WORK ITEM ▸ What lines in the entries below contain the word "typedef"? Copy all of them.

AVAILABLE DATA ▸
==> src/rtl/arcade_input_pkg.sv <==
// rtl/arcade_input_pkg.sv - shared scancodes, key indices and coin FSM states for arcade input conditioning
package arcade_input_pkg;

    localparam logic [7:0] SC_RIGHT  = 8'h74;
    localparam logic [7:0] SC_LEFT   = 8'h6B;
    localparam logic [7:0] SC_DOWN   = 8'h72;
    localparam logic [7:0] SC_UP     = 8'h75;
    localparam logic [7:0] SC_SPACE  = 8'h29;
    localparam logic [7:0] SC_LCTRL  = 8'h14;
    localparam logic [7:0] SC_D      = 8'h23;
    localparam logic [7:0] SC_A      = 8'h1C;
    localparam logic [7:0] SC_S      = 8'h1B;
    localparam logic [7:0] SC_W      = 8'h1D;
    localparam logic [7:0] SC_LSHIFT = 8'h12;
    localparam logic [7:0] SC_F1     = 8'h05;
    localparam logic [7:0] SC_1      = 8'h16;
    localparam logic [7:0] SC_F2     = 8'h06;
    localparam logic [7:0] SC_2      = 8'h1E;
    localparam logic [7:0] SC_5      = 8'h2E;
    localparam logic [7:0] SC_6      = 8'h36;

    localparam int CTRL_RIGHT = 0;
    localparam int CTRL_LEFT  = 1;
    localparam int CTRL_DOWN  = 2;
    localparam int CTRL_UP    = 3;
    localparam int CTRL_FIRE  = 4;
    localparam int CTRL_W     = 5;

    typedef enum logic [4:0] {
        K_P1_RIGHT, K_P1_LEFT, K_P1_DOWN, K_P1_UP, K_P1_SPACE, K_P1_CTRL,
        K_P2_D, K_P2_A, K_P2_S, K_P2_W, K_P2_LSHIFT,
        K_F1, K_ONE, K_F2, K_TWO, K_FIVE, K_SIX
    } key_idx_e;

    localparam int NUM_KEYS = 17;

    typedef enum logic [1:0] {IDLE, PULSE, GAP, WAIT_REL} coin_state_t;

    // Arrow keys arrive with or without the E0 prefix; everything else must be a plain code.
    function automatic logic [NUM_KEYS-1:0] key_decode(input logic [7:0] code, input logic ext);
        logic [NUM_KEYS-1:0] hit;
        hit = '0;
        case (code)
            SC_RIGHT:  hit[K_P1_RIGHT]  = 1'b1;
            SC_LEFT:   hit[K_P1_LEFT]   = 1'b1;
            SC_DOWN:   hit[K_P1_DOWN]   = 1'b1;
            SC_UP:     hit[K_P1_UP]     = 1'b1;
            SC_SPACE:  hit[K_P1_SPACE]  = ~ext;
            SC_LCTRL:  hit[K_P1_CTRL]   = ~ext;
            SC_D:      hit[K_P2_D]      = ~ext;
            SC_A:      hit[K_P2_A]      = ~ext;
            SC_S:      hit[K_P2_S]      = ~ext;
            SC_W:      hit[K_P2_W]      = ~ext;
            SC_LSHIFT: hit[K_P2_LSHIFT] = ~ext;
            SC_F1:     hit[K_F1]        = ~ext;
            SC_1:      hit[K_ONE]       = ~ext;
            SC_F2:     hit[K_F2]        = ~ext;
            SC_2:      hit[K_TWO]       = ~ext;
            SC_5:      hit[K_FIVE]      = ~ext;
            SC_6:      hit[K_SIX]       = ~ext;
            default:   hit = '0;
        endcase
        return hit;
    endfunction

endpackage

WRITTEN SOLUTION ▸
    typedef enum logic [4:0] {
    typedef enum logic [1:0] {IDLE, PULSE, GAP, WAIT_REL} coin_state_t;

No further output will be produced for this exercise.